## [Required work]
Search each line below for "rinc", then return the lines where it appears.

## [Records shown]
=======
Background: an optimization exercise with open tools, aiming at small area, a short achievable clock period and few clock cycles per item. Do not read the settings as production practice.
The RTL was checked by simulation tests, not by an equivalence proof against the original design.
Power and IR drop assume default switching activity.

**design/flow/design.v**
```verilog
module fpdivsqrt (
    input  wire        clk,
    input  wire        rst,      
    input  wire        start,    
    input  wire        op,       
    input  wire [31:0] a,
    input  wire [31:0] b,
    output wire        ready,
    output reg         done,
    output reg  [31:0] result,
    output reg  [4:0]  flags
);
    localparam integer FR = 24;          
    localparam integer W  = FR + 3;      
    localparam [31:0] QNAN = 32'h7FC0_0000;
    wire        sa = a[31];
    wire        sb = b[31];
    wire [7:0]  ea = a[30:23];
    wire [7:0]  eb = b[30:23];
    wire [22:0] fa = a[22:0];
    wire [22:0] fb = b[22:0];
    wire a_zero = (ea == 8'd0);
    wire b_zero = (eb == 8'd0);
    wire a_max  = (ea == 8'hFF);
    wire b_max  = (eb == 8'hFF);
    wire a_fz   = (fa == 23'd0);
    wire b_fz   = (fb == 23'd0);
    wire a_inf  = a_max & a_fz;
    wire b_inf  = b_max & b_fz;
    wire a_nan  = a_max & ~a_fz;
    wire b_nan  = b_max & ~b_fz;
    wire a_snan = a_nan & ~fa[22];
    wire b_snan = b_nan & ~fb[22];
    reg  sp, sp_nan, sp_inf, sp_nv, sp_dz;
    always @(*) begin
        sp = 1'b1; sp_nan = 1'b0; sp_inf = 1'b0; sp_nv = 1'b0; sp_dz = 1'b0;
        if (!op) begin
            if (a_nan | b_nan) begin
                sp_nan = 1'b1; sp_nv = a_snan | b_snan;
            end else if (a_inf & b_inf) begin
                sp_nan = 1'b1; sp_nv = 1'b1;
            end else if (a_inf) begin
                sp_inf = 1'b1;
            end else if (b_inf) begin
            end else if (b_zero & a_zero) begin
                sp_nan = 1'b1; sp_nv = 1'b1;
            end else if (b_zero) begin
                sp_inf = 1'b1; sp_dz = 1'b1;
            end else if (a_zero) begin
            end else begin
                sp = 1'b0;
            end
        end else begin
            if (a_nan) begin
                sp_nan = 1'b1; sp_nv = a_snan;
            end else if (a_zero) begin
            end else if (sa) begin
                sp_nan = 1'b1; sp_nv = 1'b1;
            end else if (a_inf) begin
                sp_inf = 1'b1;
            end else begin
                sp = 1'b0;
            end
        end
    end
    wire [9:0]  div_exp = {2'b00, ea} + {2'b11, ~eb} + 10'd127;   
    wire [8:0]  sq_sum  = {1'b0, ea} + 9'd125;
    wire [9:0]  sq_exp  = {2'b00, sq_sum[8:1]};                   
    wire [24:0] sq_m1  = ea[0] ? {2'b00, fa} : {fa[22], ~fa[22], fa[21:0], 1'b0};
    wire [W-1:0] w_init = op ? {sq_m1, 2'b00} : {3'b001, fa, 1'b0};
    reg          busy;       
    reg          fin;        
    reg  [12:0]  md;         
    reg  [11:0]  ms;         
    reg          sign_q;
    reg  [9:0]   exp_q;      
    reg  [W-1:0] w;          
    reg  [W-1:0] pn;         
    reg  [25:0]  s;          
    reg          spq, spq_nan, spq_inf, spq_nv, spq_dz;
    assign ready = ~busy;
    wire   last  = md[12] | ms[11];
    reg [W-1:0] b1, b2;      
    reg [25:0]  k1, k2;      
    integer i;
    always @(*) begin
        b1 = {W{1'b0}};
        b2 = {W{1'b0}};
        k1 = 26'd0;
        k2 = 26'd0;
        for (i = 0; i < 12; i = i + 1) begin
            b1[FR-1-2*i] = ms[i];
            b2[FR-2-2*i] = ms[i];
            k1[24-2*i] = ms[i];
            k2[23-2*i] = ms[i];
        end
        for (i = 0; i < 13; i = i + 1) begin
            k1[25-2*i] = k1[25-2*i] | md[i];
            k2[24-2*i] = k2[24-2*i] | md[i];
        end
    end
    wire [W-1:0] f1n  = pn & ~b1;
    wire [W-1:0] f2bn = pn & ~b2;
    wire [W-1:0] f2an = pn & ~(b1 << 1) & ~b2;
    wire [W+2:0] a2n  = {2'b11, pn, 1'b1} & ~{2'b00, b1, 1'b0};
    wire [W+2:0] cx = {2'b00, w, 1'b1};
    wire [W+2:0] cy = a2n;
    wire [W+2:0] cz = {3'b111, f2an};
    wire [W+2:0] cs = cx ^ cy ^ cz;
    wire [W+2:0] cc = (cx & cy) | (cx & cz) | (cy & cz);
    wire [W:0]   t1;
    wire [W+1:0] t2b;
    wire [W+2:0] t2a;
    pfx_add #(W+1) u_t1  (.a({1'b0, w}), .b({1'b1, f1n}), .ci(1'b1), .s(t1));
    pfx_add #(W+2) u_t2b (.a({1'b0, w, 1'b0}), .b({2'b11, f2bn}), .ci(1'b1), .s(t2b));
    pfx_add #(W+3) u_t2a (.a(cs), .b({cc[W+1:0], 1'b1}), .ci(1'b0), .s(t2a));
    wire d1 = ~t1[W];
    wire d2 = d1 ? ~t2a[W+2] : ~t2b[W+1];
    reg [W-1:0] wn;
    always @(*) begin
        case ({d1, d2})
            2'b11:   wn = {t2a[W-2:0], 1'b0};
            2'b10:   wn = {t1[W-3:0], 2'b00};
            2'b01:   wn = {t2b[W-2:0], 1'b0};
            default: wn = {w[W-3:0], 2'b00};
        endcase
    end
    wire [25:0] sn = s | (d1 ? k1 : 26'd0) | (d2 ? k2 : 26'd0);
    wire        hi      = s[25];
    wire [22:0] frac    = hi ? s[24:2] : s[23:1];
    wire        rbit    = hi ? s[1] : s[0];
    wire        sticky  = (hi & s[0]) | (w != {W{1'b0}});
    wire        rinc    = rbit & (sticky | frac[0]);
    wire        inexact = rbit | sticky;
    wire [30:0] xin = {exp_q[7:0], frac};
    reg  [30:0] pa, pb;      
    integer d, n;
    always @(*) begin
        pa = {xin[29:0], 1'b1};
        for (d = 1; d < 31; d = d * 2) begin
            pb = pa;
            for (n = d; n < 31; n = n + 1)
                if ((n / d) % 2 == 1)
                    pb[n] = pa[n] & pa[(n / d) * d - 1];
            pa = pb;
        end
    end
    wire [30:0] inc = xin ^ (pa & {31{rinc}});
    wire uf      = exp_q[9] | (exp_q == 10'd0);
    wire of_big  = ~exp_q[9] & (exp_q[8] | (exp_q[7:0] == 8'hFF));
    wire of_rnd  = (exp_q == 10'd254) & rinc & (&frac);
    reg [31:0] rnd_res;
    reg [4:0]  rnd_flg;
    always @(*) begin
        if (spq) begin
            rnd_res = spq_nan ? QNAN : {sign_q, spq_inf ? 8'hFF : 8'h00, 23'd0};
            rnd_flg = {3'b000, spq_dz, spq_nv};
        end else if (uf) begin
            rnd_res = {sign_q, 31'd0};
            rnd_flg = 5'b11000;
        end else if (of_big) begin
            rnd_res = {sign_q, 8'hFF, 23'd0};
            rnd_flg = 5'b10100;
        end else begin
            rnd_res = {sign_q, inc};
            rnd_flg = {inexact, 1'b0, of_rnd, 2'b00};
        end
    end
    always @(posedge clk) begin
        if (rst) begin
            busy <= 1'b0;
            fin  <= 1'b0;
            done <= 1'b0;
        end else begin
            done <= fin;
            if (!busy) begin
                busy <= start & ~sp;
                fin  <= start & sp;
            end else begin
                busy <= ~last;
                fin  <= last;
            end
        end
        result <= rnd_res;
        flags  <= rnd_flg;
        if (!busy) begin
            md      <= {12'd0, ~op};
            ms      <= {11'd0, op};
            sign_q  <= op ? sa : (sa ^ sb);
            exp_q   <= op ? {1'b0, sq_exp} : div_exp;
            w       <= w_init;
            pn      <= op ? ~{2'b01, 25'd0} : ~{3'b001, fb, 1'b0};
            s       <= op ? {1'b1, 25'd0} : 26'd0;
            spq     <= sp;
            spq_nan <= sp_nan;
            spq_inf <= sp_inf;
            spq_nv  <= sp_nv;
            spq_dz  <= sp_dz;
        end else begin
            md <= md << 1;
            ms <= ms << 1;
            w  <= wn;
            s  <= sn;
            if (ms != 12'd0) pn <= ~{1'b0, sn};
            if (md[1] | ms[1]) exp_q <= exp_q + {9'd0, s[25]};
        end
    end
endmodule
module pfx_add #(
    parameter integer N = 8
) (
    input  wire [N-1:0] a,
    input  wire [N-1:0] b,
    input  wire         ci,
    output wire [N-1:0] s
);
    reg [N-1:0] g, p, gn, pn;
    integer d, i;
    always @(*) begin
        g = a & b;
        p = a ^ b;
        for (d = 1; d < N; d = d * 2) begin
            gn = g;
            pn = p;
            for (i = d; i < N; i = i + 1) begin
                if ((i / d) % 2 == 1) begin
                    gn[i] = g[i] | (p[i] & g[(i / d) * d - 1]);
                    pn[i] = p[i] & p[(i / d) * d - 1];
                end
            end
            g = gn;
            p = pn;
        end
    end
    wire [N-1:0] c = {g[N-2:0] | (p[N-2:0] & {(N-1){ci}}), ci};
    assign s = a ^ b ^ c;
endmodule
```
=======
## [Answer section]
    wire        rinc    = rbit & (sticky | frac[0]);
    wire [30:0] inc = xin ^ (pa & {31{rinc}});
    wire of_rnd  = (exp_q == 10'd254) & rinc & (&frac);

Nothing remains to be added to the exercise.